The Joint Commission introduced standards for healthcare organizations regarding the treatment and assessment of pain in 2000. The standards were designed to address the lack of adequate pain treatment across the country.
While the standards were initially considered successful, adverse events stemming from the overaggressive treatment of pain quickly garnered the attention of the medical community. Now, as the nation works to restrict the proliferation of opioid painkillers to reduce the surging rates of overdoses, some experts worry the pendulum may swing back too far and result in substandard care for pain patients, according to a new viewpoint article published in JAMA.
Here are seven things to know about the history of The Joint Commission's pain standards.

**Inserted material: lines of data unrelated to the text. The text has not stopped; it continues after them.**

<file path="src/rtl/barrel_pkg.sv">
// barrel_pkg: shared operation encoding for the barrel shifter datapath
//   op_e selects the direction and the kind of move:
//     OP_ROR rotate right, OP_ROL rotate left,
//     OP_SRL logical shift right (zero fill), OP_SLL logical shift left (zero fill)
package barrel_pkg;
    typedef enum logic [1:0] {
        OP_ROR = 2'b00,
        OP_ROL = 2'b01,
        OP_SRL = 2'b10,
        OP_SLL = 2'b11
    } op_e;
endpackage

</file>
<file path="src/rtl/barrel_shift_level.sv">
// barrel_shift_level: one mux level that moves a word by a fixed distance D
//   data    : W-bit word entering this level
//   enable  : when 1 move by D positions in the op direction, else pass through
//   op      : rotate/shift kind and direction
//   shifted : W-bit word leaving this level
module barrel_shift_level
    import barrel_pkg::*;
#(
    parameter int W = 16,
    parameter int D = 1
) (
    input  logic [W-1:0] data,
    input  logic         enable,
    input  op_e          op,
    output logic [W-1:0] shifted
);
    logic [W-1:0] ror, rol, srl, sll, moved;
    // Rotates recirculate the bits that fall off one end into the other end.
    assign ror = {data[D-1:0], data[W-1:D]};
    assign rol = {data[W-D-1:0], data[W-1:W-D]};
    assign srl = data >> D;
    assign sll = data << D;
    always_comb begin
        moved   = op == OP_ROR ? ror :
                  op == OP_ROL ? rol :
                  op == OP_SRL ? srl : sll;
        shifted = enable ? moved : data;
    end
endmodule

</file>
<file path="src/rtl/parameterized_barrel_shifter.sv">
// parameterized_barrel_shifter: registered 2**N-bit barrel rotator / logical shifter
//   clk          : rising-edge clock
//   rst_n        : synchronous active-low reset, clears out and out_valid
//   in_valid     : capture in/shift_amount/op on this edge
//   in           : data word to move
//   shift_amount : unsigned move distance 0..NUM_BITS-1
//   op           : 00 ror, 01 rol, 10 srl, 11 sll
//   out          : registered result, held while in_valid is low
//   out_valid    : out was captured on the previous edge
module parameterized_barrel_shifter
    import barrel_pkg::*;
#(
    parameter int N = 4,
    localparam int NUM_BITS = 2 ** N
) (
    input  logic                clk,
    input  logic                rst_n,
    input  logic                in_valid,
    input  logic [NUM_BITS-1:0] in,
    input  logic [N-1:0]        shift_amount,
    input  logic [1:0]          op,
    output logic [NUM_BITS-1:0] out,
    output logic                out_valid
);
    logic [NUM_BITS-1:0] stage [0:N];
    assign stage[0] = in;
    // Level k contributes a move of 2**k when shift_amount[k] is set; the
    // moves compose because rotates and zero-fill shifts are additive.
    for (genvar k = 0; k < N; k++) begin : g_level
        barrel_shift_level #(
            .W (NUM_BITS),
            .D (2 ** k)
        ) u_level (
            .data    (stage[k]),
            .enable  (shift_amount[k]),
            .op      (op_e'(op)),
            .shifted (stage[k+1])
        );
    end
    always_ff @(posedge clk) begin
        if (!rst_n) begin
            out       <= '0;
            out_valid <= 1'b0;
        end else begin
            out_valid <= in_valid;
            if (in_valid) out <= stage[N];
        end
    end
endmodule

</file>
<file path="config.mk">
export PLATFORM = sky130hd
export DESIGN_NAME = parameterized_barrel_shifter
export DESIGN_NICKNAME = d
export VERILOG_FILES = /design/src/rtl/barrel_pkg.sv /design/src/rtl/barrel_shift_level.sv /design/src/rtl/parameterized_barrel_shifter.sv
export SDC_FILE = /design/constraint.sdc
export NUM_CORES = 1
export LEC_CHECK = 0
export BUFFER_PORTS_ARGS = -buffer_cell sky130_fd_sc_hd__buf_2
export CAP_MARGIN = 20
export CORE_ASPECT_RATIO = 0.9
export CORE_MARGIN = 2
export CORE_UTILIZATION = 50
export CTS_CLUSTER_SIZE = 12
export DETAILED_ROUTE_END_ITERATION = 10
export PLACE_DENSITY = 0.72
export SLEW_MARGIN = 20
export SYNTH_ARGS = -nofsm -noshare
export SYNTH_HDL_FRONTEND = slang
export SYNTH_SLANG_ARGS = --single-unit
</file>
<file path="constraint.sdc">
create_clock -name clk -period 1.5 [get_ports clk]
set_input_delay 0.15 -clock clk [delete_from_list [all_inputs] [get_ports clk]]
set_output_delay 0.15 -clock clk [all_outputs]
set_load 0.005 [all_outputs]
</file>
==> results.py, run 1 <==
metrics = {
    "flow_run": {
        "cap_violations": 0,
    },
    "timing": {
        "final-hold-violation-count": 0,
        "period_minus_slack_ps": 1440,
        "slew_violations": 0,
        "slew_headroom_pct": 71.4,
        "rsz0062_at_grt": "false",
        "setup_slack_ps": 62.2,
        "fmax_mhz": 696,
        "worst_pin_slew_ps": 427,
        "period_share_pct": 95.9,
        "finalClockSkew_ps": 0,
        "setup_viol": 0,
    },
    "floorplan": {
        "core-area_um2": 5220,
        "die-area_um2": 5980,
        "die_w_um": 81.3,
        "die_h_um": 73.6,
        "num_rows": 25,
        "start_util_pct": 51.5,
        "io_pins": 42,
    },
    "final_layout": {
        "drive_above_1_share_pct": 38.9,
        "fillers": 471,
        "post-route-util_pct": 66.9,
        "area_delta_synth_final_pct": 30.0,
        "layout.nets": 458,
        "num_antenna_cells": 0,
    },
    "clock_tree": {
        "cts_tree": "built",
        "cts_resized": 0,
        "clockBufferDepth": 2,
        "numClockSinks": 17,
        "h-tree-depth": 1,
        "numCtsBuffers": 3,
        "clk_pin_slew_worst_paths_ps": 60,
        "ctsHoldBuffers": 0,
        "postCtsSetupRepairBufs": 0,
        "clk_latency_ps": 240,
        "clockRootBuffer": "clkbuf_8",
    },
    "logic_synthesis": {
        "synth_top_area_share_pct": 12.7,
        "synth_warnings": 0,
        "yosysUniqueCellTypes": 63,
        "ys_ff_latch": 17,
        "ys.flop_type": "dfxtp_1",
        "synth.largest_area_cell": "dfxtp_1",
        "synth_area_um2": 2690,
        "synthTopCellsByArea": "dfxtp_1 13%, mux2i_1 8.2%, mux2_2 7.1%",
        "synthArstFlopShare_pct": 0,
        "yosysMostFrequentCell": "o21ai_0",
        "yosysSeqAreaShare_pct": 12.7,
        "syn_inst": 347,
        "synth_common_cells": "36 x o21ai_0, 28 x nor2_1, 22 x mux2i_1",
        "synth_edf_count": 0,
        "synth_nets": 372,
        "avgSynthCellArea_um2": 7.75,
    },
    "route": {
        "postRouteAntennaNets": 0,
        "via_count": 3336,
        "drc": 0,
        "drt-initial-drc-count": 485,
        "via_per_inst": 6.69,
        "avgRoutedWirePerCell_um": 19.9,
        "routed_wl_mm": 9.94,
        "drtPass1Iterations": 5,
    },
    "critical_path": {
        "cp.required_ps": 1670,
        "cp.arrival_ps": 1610,
        "worstPathMaxFanout": 13,
        "crit_path_end_kind": "flop",
        "start_kind": "input port",
        "crit_type": "in2reg",
    },
    "placed_design": {
        "place_congestion": 0.997,
        "dp_hpwl_mm": 7.58,
        "dpl_worst_slack_ps": -251,
        "io_buffers": 41,
    },
    "grt": {
        "first_global_vias": 2981,
        "grt_use_total_pct": 33.2,
        "grt_pass1_wl_mm": 15.2,
        "antenna_found_initial": 0,
        "overflow": 0,
        "grt_max_degree": 31,
    },
    "pwr": {
        "p_per_area_nw_per_um2": 536,
        "cellLeakagePower_nw": 1.49,
        "vdd_drop_max_mv": 0.395,
    },
    "run_status": {
        "status": "completed",
    },
    "min_path": {
        "min_path_type": "in2reg",
    },
}
==> where the power goes <==
part           internal (mW)  leakage (nW)  switching [mW]  total [mW]
Combinational          0.483          1.32           0.551        1.03
Sequential             0.493         0.141          0.0164       0.510
Clock                  0.188        0.0228           0.142       0.330
==> state kept, by name, indices dropped and copies added, names as in the netlist <==
signal and flops:
out 16, out_valid 1
==> metrics by stage <==
| step | cell area, um2 | power (mW) | TNS, ps | hold slack (ps) | cells |
|---|---|---|---|---|---|
| after floorplan | 2690 | 1.10 | 0 | 288 | 347 |
| after global placement | 3320 | 1.46 | -2980 | 480 | 493 |
| after detailed placement | 3320 | 1.47 | -3330 | 496 | 493 |
| after CTS | 3360 | 1.80 | 0 | 235 | 497 |
| after global routing | 3490 | 1.97 | 0 | 248 | 499 |
| final | 3490 | 1.87 | 0 | 250 | 499 |
==> final timing paths <==
| kind | start | endpoint | slack, ps | cells after the start |
|---|---|---|---|---|
| worst max-delay path | op[0] | out[14] | 60 | 7 |
| worst min-delay path | in_valid | out[1] | 250 | 2 |
| worst max register to register | out[9] | out[9] | 350 | 3 |
| worst min register to register | out[11] | out[11] | 530 | 2 |
==> metal layers <==
| layer | wire [um] | share of wire [%] | vias to the layer above | global-route usage [%] |
|---|---|---|---|---|
| li1 | - | - | 1526 | - |
| met1 | 4310 | 43 | 1568 | 47.2 |
| met2 | 4390 | 44 | 222 | 52.1 |
| met3 | 958 | 9.6 | 20 | 4.18 |
| met4 | 276 | 2.8 | 0 | 10.4 |
| met5 | 0 | 0 | - | 0 |
==> cell families (layout without fill, tap and decap cells) <==
logic type,after synthesis,count (layout),synth area share (%)
compound gates,142,142,36.9
buf+inv,50,135,11.5
flops,17,17,12.7
mux,47,47,21.7
simple gates,91,91,17.2
==> cell type report <==
cell class	instances	area (um2)	share of cell area, %
sequential	17	340	9.74
timing repair buffer	121	886	25.3
clock buffer	4	45.0	1.29
inverter	10	37.5	1.07
tap	67	83.8	2.40
multi-input combinational	280	2100	60.2
==> layout by cell type (no fill, tap or decap), drive strengths merged, types with 4 or more instances in the layout <==
cell,instances
a21oi,17
nand2,17
a211oi,9
o211ai,4
o311ai,6
a31oi,16
mux2i,22
o21ai,36
buf,118
a211o,13
o31ai,4
nor2b,9
mux4,7
dfxtp,17
a311o,4
inv,9
nor2,28
nand2b,7
and2,4
nand3,8
clkbuf,7
mux2,18
a22oi,4
==> worst max-delay path, cell delays in order <==
cell and delay, ps:
clkbuf_4 180, buf_4 190, mux2i_1 120, a211o_1 360
a21oi_1 280, o21ai_0 150, a31oi_1 190
No activity file was read; power rests on OpenSTA's default activity.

1. In 1990, Mitchell Max, MD, a prominent pain specialist, penned an opinion piece in the Annals of Internal Medicine calling for a different approach to the treatment and assessment of pain. Dr. Max's approach included giving clinicians bedside tools to guide use of analgesics; enabling patients to communicate their symptoms and drive treatment; assessing patient satisfaction; and working with narcotics control authorities to foster use of opioid treatments.
2. In 2000, The Joint Commission's standards for pain management called for organizations to quantify patient pain on a 10-point scale as self-reported by the patients.
3. Pain management specialists backed the new standards upon release in 2000. The application of these standards contributed to the subsequent rise in the treatment of pain with opioid pain medication, according to JAMA.
4. While a 2003 survey of more than 200 pain patients highlighted a 90 percent satisfaction rate for the pain medications, many clinicians began raising concerns about relying to heavily on opioid medications for pain management around the same time period, according to the JAMA article.
5. As concerns and adverse events associated with opioids continued to mount, the commission began altering its pain standards. By 2004, the designation of pain as the fifth vital sign issued in 2001 was stripped from the commission's accreditation standards manual.
6. In January of this year, The Joint Commission issued new pain management standards for public comment. The standards' provisions include the monitoring of opioid prescriptions, a focus on the assessment of how pain impairs physical function and the promotion of nonpharmacologic pain treatments, among other recommendations.
7. In an assessment of this history, the authors of the JAMA viewpoint concluded, "Concerns about unintended consequences should not serve as a deterrent from pursuing 'noble' goals. The original pain standards of The Joint Commission were a bold attempt to address widespread underassessment and undertreatment of pain. As The Joint Commission and other organizations across the country work to address the prescription opioid problem, it will be important to proceed not only with these lessons in mind but also with the confidence that effectively counteracting the opioid epidemic represents a necessary and worthy goal."